The average whole-brain rCVR maps and ROI-specific rCVR values exhibited no apparent changes with and without NORDIC PCA (Fig. 4E-F), which support previous studies that report little effect of denoising strategies on rCVR values (Cohen et al., 2021; Moia et al., 2021). Nevertheless, Levene’s F-test showed that NORDIC PCA processing (σ²: 0.0116) induced a significantly lower variance in rCVR values compared with Standard processing (σ²: 0.0144, p < 0.05). The lack of whole-brain differences led us to hypothesize that the effect of NORDIC PCA on rCVR may lie at a finer spatial scale than a full anatomical ROI. As such, we examined the rCVR values as a function of cortical depth (not layer specific) and found that Standard processing led to a gradual drop in rCVR values with increasing depth. By contrast, NORDIC PCA preserved nearly constant rCVR values across all depths (p < 0.0001, one-way ANOVA; Fig. 4G).

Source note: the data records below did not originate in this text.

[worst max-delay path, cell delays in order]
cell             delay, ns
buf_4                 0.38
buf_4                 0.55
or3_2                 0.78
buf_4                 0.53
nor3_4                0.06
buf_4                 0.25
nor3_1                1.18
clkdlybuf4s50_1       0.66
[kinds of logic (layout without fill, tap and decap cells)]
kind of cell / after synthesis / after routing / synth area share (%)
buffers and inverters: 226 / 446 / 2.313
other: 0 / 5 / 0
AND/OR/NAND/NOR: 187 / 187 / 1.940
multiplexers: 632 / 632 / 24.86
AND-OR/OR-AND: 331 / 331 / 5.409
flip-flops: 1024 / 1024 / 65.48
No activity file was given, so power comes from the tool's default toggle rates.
`config.mk`:
```
export PLATFORM = sky130hd
export DESIGN_NAME = SEG7_LUT
export DESIGN_NICKNAME = SEG7_LUT
export VERILOG_FILES = /design/flow/design.v
export SDC_FILE = /design/flow/constraint.sdc
export NUM_CORES = 4
export LEC_CHECK = 1
export CORE_AREA = 10 10 70 70
export DIE_AREA = 0 0 80 80
```
`constraint.sdc`:
```
current_design SEG7_LUT

set clk_period 1.7
set clk_io_pct 0.2

create_clock -name clk0 -period $clk_period

set non_clock_inputs [all_inputs -no_clocks]
set_input_delay [expr $clk_period * $clk_io_pct] -clock clk0 $non_clock_inputs
set_output_delay [expr $clk_period * $clk_io_pct] -clock clk0 [all_outputs]
```
`design.v`:
```
module SEG7_LUT	(	oSEG,iDIG	);
    input	[3:0]	iDIG;
    output	[6:0]	oSEG;
    reg		[6:0]	oSEG;
    always @(iDIG)
    begin
        case(iDIG)
            4'h1:
                oSEG = 7'b1111001;	 
            4'h2:
                oSEG = 7'b0100100; 	 
            4'h3:
                oSEG = 7'b0110000; 	 
            4'h4:
                oSEG = 7'b0011001; 	 
            4'h5:
                oSEG = 7'b0010010; 	 
            4'h6:
                oSEG = 7'b0000010; 	 
            4'h7:
                oSEG = 7'b1111000; 	 
            4'h8:
                oSEG = 7'b0000000; 	 
            4'h9:
                oSEG = 7'b0011000; 	 
            4'ha:
                oSEG = 7'b0001000;
            4'hb:
                oSEG = 7'b0000011;
            4'hc:
                oSEG = 7'b1000110;
            4'hd:
                oSEG = 7'b0100001;
            4'he:
                oSEG = 7'b0000110;
            4'hf:
                oSEG = 7'b0001110;
            4'h0:
                oSEG = 7'b1000000;
        endcase
    end
endmodule
```
===== /design/flow/config.mk =====
export PLATFORM = sky130hd
export DESIGN_NAME = control
export DESIGN_NICKNAME = control
export VERILOG_FILES = /design/flow/design.v
export SDC_FILE = /design/flow/constraint.sdc
export NUM_CORES = 4
export LEC_CHECK = 1
export CORE_UTILIZATION = 30

===== /design/flow/constraint.sdc =====
current_design control

set clk_period 6.8
set clk_io_pct 0.2

create_clock -name clk0 -period $clk_period [get_ports {clk}]

set non_clock_inputs [all_inputs -no_clocks]
set_input_delay [expr $clk_period * $clk_io_pct] -clock clk0 $non_clock_inputs
set_output_delay [expr $clk_period * $clk_io_pct] -clock clk0 [all_outputs]

===== /design/flow/design.v =====
`timescale 1ns / 1ps
module control(
input	clk,		 
input	rst_n,
input	key1,	 
input	key2,	 
output	reg[5:0] led,
output	[3:0] money_shi, money_ge
    );
reg	[7:0]	money;	
always@(posedge clk or negedge rst_n)
begin
if(!rst_n)
	money <= 0;
else if(key1)
	money <= money + 5;	 
else if(key2)
	money <= money + 10; 
end	
assign money_shi = money/10;		 
assign	money_ge = money%10;		 
reg	key1_r,key2_r;	
always@(posedge clk or negedge rst_n)
begin
if(!rst_n)
	begin
	key1_r <=0;
	key2_r <=0;
	end
else
	begin
	key1_r <=key1;
	key2_r <=key2;
	end
end	
parameter time_1s = 50_000_000;
reg	[27:0]	cnt_1s;
wire	time_1s_flag; 
always@(posedge clk or negedge rst_n)
begin
if(!rst_n)
	cnt_1s <= 0;
else if(cnt_1s == time_1s-1)
	cnt_1s <=0;
else
	cnt_1s <= cnt_1s + 1'b1;
end
assign time_1s_flag = (cnt_1s == time_1s-1);
reg	[1:0]	state;
reg	[2:0]	cnt;
always@(posedge clk or negedge rst_n)
begin
if(!rst_n)
	begin
	led <=0;
	state <=0;
	cnt <=0;
	end
else 
	case(state)
		2'd0:
			begin
			if(key1_r | key2_r)
				begin
				if(money >= 25)
					begin
					state <= 2'd1;
					led <= 6'b000001;
					end
				end
			end
		2'd1: 
			begin
			if(time_1s_flag)
				begin
				led <= led <<1;
				if(cnt == 5)
					begin
					cnt <= 0;
					if(money >25)
						begin
						state <=2;
						led <= 6'b100000;
						end
					else
						state <=3;
					end
				else
					cnt <= cnt + 1'b1;
				end
			end
		2'd2: 
			begin
			if(time_1s_flag)
				begin
				led <= led >>1;
				if(cnt == 5)
					begin
					cnt <= 0;
					state <=3;
					end
				else
					cnt <= cnt + 1'b1;
				end
			end
		2'd3: 
			begin
			led <= 6'b000000;
			state <= state;
			end
	endcase
end
endmodule
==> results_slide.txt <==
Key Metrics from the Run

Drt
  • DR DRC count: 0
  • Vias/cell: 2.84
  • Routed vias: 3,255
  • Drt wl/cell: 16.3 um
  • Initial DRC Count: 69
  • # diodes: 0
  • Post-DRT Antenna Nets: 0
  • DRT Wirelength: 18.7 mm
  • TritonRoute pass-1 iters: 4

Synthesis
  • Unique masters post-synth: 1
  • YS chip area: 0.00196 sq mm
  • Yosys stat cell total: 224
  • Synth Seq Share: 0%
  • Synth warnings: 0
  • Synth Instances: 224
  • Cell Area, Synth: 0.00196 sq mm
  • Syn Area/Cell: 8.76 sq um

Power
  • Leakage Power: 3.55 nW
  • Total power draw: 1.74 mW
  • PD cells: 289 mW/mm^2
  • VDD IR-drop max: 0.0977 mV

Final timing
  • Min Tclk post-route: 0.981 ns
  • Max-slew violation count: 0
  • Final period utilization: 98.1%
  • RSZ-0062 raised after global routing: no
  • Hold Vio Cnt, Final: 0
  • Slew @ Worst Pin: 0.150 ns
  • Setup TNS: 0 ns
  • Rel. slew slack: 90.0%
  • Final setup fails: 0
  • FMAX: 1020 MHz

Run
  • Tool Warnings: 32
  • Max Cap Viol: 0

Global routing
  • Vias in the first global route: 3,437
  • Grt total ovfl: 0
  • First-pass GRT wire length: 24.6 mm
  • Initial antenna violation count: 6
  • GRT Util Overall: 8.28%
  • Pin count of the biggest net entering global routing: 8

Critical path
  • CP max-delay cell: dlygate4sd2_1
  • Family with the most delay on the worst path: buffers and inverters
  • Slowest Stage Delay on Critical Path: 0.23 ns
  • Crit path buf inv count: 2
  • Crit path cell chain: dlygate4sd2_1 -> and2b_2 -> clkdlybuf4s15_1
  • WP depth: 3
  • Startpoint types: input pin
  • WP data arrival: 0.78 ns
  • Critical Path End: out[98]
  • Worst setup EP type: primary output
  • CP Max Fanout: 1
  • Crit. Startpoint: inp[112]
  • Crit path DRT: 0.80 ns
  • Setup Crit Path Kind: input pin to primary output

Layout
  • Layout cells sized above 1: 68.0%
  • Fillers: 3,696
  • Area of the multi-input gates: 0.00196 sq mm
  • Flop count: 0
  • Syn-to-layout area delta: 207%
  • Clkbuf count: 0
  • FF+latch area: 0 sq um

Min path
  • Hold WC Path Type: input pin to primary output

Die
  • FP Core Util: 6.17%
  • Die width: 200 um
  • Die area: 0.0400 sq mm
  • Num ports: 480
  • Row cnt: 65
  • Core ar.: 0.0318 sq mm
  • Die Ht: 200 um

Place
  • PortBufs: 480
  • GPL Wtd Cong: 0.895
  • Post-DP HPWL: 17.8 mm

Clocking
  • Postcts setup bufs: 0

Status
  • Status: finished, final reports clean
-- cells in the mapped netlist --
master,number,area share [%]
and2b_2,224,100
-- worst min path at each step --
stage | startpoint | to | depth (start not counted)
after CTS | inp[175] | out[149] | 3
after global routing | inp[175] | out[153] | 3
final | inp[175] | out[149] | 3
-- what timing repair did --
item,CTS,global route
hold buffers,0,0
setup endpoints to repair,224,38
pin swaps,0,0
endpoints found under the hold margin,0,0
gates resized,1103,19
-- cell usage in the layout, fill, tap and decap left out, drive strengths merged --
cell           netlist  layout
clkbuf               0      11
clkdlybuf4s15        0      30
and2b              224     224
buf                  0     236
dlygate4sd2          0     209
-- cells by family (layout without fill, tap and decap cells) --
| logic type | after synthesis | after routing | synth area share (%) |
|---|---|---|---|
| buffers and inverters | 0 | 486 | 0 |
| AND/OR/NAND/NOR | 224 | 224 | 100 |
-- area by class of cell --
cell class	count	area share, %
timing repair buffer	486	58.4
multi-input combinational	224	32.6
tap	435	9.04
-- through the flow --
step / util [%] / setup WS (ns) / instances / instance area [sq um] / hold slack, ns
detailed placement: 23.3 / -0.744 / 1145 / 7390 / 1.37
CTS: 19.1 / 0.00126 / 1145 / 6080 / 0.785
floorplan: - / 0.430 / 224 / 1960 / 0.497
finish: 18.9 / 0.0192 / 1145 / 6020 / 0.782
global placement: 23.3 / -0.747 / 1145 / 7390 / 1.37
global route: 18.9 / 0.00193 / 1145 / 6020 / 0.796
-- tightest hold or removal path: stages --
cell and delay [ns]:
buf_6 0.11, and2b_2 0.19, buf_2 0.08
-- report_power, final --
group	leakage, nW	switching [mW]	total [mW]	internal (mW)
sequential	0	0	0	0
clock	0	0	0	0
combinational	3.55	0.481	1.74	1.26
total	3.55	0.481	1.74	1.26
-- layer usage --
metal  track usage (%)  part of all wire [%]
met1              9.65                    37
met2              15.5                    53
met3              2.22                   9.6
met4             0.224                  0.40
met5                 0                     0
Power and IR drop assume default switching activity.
--- flow/design.v ---
`timescale 1ns / 1ps
module negative #(
    parameter BW_IN = 32,
    parameter BW_OUT = 32,
    parameter IN_SIGNED = 0
) (
    input  [ BW_IN-1:0] in,
    output [BW_OUT-1:0] out
);
  generate
    if (BW_IN < BW_OUT) begin : in_is_smaller
      wire [BW_OUT-1:0] in_ext;
      if (IN_SIGNED == 1) begin : is_signed
        assign in_ext = {{BW_OUT - BW_IN{in[BW_IN-1]}}, in};
      end else begin : is_unsigned
        assign in_ext = {{BW_OUT - BW_IN{1'b0}}, in};
      end
      assign out = -in_ext;
    end else begin : in_is_bigger
      assign out = -in[BW_OUT-1:0];
    end
  endgenerate
endmodule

Since rCVR is thought to reflect the conditions of capillaries, as they are the primary site of oxygen exchange in the brain, we expect a constant rCVR across all cortical depths as the neocortex consists of a uniform capillary bed (Kirst et al., 2020). In this sense, it appears that rCVR values extracted from NORDIC PCA in the cortex better reflect the underlying physiology (Fig. 4G). With this being said, as rCVR was originally developed and validated in humans, we are applying it here to mouse data as vasodilation is thought to be evolutionarily conserved across these two species. While this assumption is sufficient to begin exploring rCVR in mice, future studies should extend this investigation by validating rCVR through the direct manipulation of CO2 content, perhaps by manually changing either the ventilation rate or the amount of CO2 being inhaled. Nevertheless, these results add to the growing body of work investigating how rCVR values may be impacted by fMRI signal quality, and suggest that such information examined at a fine spatial scale (i.e. across cortical depth) may in fact be affected by NORDIC PCA and higher tSNR.
Similar to rsfMRI, the EPI images for the TGN020-induced AQP4 inhibition experiments showed no apparent morphological change with and without the application of NORDIC PCA (Supplementary Fig. 1C). In addition, TGN020 injection did not induce apparent EPI distortions or morphological rCVR changes (Fig. 5A-B). After intrathecal TGN020 infusion, rCVR significantly decreased in the left vHP and increased in the bilateral Cg, both with and without NORDIC PCA (p < 0.05, paired t-test; Fig. 5C-E). Furthermore, rCVR significantly decreased in bilateral vHP and CPu, and increased in the right Cg after intrathecal TGN020 infusion with NORDIC PCA (p < 0.05, paired t-test; Fig. 5C-E) but not when analyzed without NORDIC PCA (p > 0.05). NORDIC is known to reduce signal variance rather than signal intensity (Vizioli et al., 2021), the latter of which affects rCVR measurements. While signal intensity is not changed by NORDIC (Supplementary Fig. 3), the reduction in variability likely affects the ΔBOLD/BOLD term of the rCVR equation, and facilitates the delineation of changes in rCVR as significant. With this being said, these findings highlight the heterogeneity of AQP4 function across the cerebral vasculature, which may explain the dissimilar vulnerability of various brain regions to cerebrovascular diseases.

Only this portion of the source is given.